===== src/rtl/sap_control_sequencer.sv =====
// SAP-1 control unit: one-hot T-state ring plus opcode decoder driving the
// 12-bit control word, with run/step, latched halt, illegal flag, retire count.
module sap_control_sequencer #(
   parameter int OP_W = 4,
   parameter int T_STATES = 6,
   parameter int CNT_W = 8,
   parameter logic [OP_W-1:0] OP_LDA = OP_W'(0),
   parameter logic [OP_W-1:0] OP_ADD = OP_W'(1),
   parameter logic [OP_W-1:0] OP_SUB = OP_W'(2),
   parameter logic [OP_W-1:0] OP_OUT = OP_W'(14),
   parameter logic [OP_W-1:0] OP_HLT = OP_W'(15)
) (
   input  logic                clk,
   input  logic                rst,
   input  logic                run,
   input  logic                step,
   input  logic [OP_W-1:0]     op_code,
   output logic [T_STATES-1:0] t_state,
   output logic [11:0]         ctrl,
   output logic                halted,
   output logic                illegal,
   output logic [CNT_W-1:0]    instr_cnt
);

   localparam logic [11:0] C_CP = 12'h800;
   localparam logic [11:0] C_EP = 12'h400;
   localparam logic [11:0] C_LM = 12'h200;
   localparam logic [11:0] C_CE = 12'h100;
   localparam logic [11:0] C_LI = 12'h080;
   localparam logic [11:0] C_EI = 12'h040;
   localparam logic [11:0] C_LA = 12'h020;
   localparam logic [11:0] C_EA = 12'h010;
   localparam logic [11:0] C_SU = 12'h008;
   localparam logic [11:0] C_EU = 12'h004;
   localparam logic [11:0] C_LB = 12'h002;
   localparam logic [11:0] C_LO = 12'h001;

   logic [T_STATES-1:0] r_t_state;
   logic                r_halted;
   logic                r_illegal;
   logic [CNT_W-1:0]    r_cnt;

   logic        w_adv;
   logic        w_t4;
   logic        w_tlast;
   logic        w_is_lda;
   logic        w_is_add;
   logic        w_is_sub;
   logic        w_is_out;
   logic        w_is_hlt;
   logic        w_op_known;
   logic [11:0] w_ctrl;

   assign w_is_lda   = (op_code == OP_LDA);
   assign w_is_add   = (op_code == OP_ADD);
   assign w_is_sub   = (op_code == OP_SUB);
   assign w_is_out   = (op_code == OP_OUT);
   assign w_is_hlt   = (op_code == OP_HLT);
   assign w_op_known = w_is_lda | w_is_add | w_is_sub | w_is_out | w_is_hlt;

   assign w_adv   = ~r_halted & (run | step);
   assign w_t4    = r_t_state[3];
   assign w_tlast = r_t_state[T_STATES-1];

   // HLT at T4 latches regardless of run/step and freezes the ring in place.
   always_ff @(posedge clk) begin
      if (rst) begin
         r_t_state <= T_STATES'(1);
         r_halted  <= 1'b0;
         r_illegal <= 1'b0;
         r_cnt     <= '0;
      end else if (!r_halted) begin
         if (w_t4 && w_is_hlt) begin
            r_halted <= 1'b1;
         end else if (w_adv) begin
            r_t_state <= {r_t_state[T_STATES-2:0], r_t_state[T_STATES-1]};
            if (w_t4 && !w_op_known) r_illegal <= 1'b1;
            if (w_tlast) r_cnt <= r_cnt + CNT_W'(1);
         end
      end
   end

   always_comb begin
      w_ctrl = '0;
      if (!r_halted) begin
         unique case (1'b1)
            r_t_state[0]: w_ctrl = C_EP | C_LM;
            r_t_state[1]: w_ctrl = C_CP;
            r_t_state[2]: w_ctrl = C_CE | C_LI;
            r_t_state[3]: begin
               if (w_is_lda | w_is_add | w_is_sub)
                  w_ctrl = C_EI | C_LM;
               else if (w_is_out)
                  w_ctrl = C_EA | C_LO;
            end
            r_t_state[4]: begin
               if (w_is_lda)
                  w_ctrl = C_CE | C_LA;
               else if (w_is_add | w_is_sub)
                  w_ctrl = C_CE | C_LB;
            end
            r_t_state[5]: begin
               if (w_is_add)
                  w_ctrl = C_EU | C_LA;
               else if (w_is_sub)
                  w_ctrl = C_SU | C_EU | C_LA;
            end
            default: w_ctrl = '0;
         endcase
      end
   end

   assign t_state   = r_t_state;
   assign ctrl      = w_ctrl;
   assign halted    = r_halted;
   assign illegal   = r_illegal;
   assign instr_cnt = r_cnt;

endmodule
--------------------------------
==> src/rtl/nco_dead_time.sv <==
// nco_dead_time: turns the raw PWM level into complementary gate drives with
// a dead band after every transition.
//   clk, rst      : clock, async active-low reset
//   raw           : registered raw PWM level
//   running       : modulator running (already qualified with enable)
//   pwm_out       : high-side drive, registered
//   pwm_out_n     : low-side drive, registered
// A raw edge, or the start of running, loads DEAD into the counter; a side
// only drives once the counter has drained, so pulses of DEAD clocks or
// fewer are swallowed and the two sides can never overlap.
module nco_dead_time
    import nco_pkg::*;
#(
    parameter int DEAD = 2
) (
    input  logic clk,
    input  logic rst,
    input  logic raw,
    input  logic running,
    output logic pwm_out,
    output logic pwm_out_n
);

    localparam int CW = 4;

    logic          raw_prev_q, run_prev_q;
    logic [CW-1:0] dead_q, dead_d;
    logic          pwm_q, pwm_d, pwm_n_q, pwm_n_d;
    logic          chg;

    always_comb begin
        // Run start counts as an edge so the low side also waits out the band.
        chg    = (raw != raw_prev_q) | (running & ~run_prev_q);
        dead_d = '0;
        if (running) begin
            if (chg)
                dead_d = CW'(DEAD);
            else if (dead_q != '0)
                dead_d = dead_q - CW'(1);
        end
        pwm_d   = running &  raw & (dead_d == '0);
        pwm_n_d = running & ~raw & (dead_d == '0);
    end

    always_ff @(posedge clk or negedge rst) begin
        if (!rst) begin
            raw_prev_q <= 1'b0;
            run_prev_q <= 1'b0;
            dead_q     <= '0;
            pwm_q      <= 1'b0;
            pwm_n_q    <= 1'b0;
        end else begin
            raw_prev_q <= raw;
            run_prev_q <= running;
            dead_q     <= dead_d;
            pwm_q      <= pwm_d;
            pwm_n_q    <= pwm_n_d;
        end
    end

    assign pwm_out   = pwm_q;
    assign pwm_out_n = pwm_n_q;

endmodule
--------------------------------
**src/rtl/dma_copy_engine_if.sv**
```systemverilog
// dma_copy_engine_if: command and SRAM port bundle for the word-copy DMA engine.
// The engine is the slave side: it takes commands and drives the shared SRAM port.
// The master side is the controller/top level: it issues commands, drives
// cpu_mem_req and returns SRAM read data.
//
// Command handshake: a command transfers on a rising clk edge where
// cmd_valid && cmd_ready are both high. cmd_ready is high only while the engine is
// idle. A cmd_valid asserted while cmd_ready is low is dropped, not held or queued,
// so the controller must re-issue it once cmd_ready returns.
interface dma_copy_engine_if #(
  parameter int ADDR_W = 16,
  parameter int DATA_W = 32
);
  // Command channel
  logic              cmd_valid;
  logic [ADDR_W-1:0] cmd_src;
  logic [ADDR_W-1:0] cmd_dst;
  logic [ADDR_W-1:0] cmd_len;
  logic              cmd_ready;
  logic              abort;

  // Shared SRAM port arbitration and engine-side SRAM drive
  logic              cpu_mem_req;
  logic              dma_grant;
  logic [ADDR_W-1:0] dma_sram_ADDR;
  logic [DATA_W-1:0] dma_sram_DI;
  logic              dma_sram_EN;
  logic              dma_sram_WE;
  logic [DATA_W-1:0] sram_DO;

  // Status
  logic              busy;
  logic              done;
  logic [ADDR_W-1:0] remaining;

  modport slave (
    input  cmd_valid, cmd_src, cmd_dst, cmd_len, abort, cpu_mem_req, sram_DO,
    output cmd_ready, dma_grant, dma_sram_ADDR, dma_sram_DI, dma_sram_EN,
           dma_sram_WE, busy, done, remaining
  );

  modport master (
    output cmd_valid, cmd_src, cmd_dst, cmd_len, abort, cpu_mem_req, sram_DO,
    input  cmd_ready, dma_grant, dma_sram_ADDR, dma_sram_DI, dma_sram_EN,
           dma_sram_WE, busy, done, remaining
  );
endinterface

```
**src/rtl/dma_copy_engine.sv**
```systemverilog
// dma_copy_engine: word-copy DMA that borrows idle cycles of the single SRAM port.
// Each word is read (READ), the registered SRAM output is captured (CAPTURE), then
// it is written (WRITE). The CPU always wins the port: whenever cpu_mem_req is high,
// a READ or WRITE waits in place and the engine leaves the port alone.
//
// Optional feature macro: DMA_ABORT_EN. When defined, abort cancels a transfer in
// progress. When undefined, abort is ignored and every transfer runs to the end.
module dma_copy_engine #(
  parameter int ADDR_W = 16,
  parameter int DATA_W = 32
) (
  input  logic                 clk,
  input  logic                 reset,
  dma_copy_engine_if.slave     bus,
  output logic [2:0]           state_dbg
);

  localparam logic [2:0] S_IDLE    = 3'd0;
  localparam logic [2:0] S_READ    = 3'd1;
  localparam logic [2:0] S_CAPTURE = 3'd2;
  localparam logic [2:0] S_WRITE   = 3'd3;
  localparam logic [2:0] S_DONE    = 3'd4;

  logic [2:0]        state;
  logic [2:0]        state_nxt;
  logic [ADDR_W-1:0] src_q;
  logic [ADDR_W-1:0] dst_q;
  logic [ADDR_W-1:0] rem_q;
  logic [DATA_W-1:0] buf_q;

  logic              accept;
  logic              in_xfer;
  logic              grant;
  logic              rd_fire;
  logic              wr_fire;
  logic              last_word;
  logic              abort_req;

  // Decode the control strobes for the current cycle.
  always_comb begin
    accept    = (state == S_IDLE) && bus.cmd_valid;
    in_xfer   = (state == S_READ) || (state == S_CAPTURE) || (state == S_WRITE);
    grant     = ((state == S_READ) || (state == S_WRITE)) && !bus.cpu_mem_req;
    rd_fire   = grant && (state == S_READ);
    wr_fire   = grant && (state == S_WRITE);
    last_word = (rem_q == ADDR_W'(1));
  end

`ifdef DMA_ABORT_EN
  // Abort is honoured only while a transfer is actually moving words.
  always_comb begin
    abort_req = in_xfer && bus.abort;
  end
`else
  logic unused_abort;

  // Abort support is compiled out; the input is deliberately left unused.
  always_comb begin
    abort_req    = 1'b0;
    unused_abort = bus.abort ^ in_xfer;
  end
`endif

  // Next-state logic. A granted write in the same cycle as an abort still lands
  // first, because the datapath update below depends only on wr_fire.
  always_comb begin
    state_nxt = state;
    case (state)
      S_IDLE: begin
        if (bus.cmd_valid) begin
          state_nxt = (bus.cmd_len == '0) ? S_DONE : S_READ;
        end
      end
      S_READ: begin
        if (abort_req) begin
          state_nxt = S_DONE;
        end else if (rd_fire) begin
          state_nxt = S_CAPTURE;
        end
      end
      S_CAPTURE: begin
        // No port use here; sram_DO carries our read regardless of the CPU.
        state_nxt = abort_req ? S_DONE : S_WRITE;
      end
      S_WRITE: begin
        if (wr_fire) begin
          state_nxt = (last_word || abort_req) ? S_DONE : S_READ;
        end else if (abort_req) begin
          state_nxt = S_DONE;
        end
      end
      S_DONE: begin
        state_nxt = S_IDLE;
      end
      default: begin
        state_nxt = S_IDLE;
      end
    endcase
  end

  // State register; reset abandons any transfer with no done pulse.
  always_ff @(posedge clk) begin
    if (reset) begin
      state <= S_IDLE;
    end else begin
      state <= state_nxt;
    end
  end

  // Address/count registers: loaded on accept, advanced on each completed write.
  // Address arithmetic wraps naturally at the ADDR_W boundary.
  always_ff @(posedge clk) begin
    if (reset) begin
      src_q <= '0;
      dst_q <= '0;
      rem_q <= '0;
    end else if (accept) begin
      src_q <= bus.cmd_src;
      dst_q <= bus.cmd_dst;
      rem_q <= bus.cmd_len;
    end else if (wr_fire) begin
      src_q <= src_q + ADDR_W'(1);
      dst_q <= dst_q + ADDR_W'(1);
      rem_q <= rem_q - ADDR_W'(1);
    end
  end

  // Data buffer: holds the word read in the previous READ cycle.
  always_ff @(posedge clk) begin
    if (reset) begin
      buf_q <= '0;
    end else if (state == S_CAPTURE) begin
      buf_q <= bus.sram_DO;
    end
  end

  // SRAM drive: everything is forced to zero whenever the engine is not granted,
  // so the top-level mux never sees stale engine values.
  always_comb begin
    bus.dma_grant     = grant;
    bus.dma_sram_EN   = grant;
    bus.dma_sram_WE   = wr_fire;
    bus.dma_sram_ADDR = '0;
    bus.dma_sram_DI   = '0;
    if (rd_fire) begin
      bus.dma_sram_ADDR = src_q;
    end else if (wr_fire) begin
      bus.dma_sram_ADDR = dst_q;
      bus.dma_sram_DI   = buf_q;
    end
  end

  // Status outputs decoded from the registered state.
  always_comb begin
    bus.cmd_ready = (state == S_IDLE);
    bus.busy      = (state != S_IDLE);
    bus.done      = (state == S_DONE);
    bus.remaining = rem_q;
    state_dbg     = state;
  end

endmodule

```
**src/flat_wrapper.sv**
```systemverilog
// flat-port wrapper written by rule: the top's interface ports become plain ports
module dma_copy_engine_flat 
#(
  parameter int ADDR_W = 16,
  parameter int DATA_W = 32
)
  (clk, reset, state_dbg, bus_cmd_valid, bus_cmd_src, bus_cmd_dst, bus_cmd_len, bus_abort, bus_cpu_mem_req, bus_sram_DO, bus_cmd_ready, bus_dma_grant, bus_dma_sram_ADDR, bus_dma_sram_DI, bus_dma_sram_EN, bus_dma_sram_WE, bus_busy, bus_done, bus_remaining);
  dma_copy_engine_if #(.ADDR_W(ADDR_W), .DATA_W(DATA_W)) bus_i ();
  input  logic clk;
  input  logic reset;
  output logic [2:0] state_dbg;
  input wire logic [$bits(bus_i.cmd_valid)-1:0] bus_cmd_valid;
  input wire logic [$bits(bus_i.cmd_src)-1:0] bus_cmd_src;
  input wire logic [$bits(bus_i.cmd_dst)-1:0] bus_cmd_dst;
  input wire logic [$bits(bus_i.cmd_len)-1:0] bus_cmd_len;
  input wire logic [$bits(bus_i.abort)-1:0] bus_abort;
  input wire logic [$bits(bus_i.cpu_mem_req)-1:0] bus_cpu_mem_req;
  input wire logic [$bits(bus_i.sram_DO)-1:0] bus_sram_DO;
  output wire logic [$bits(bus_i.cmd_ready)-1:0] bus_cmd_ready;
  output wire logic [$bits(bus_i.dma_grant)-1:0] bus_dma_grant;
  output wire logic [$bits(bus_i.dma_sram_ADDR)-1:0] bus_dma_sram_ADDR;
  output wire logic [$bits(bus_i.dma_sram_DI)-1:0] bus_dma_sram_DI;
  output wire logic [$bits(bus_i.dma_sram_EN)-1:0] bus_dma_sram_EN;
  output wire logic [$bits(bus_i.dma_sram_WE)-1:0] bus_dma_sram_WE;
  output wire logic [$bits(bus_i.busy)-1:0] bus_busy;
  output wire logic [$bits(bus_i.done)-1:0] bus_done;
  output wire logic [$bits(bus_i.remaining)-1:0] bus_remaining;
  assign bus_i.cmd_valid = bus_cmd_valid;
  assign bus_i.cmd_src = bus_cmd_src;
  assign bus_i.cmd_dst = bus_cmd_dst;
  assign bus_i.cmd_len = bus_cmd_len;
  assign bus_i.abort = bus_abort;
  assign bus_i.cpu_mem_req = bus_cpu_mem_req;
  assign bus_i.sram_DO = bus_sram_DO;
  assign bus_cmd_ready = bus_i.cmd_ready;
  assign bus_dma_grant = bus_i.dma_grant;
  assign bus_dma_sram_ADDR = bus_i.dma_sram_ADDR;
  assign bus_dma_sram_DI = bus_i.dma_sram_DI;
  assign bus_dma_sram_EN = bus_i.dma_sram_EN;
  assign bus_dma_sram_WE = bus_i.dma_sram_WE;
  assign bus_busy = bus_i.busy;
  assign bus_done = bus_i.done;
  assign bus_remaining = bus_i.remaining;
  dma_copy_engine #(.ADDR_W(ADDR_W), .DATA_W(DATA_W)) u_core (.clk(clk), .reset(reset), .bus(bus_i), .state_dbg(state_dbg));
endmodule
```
--------------------------------
→ The task:
In the listing above, find each line with the word "place" and copy it.

→ Response to the exercise:
   // HLT at T4 latches regardless of run/step and freezes the ring in place.
// a READ or WRITE waits in place and the engine leaves the port alone.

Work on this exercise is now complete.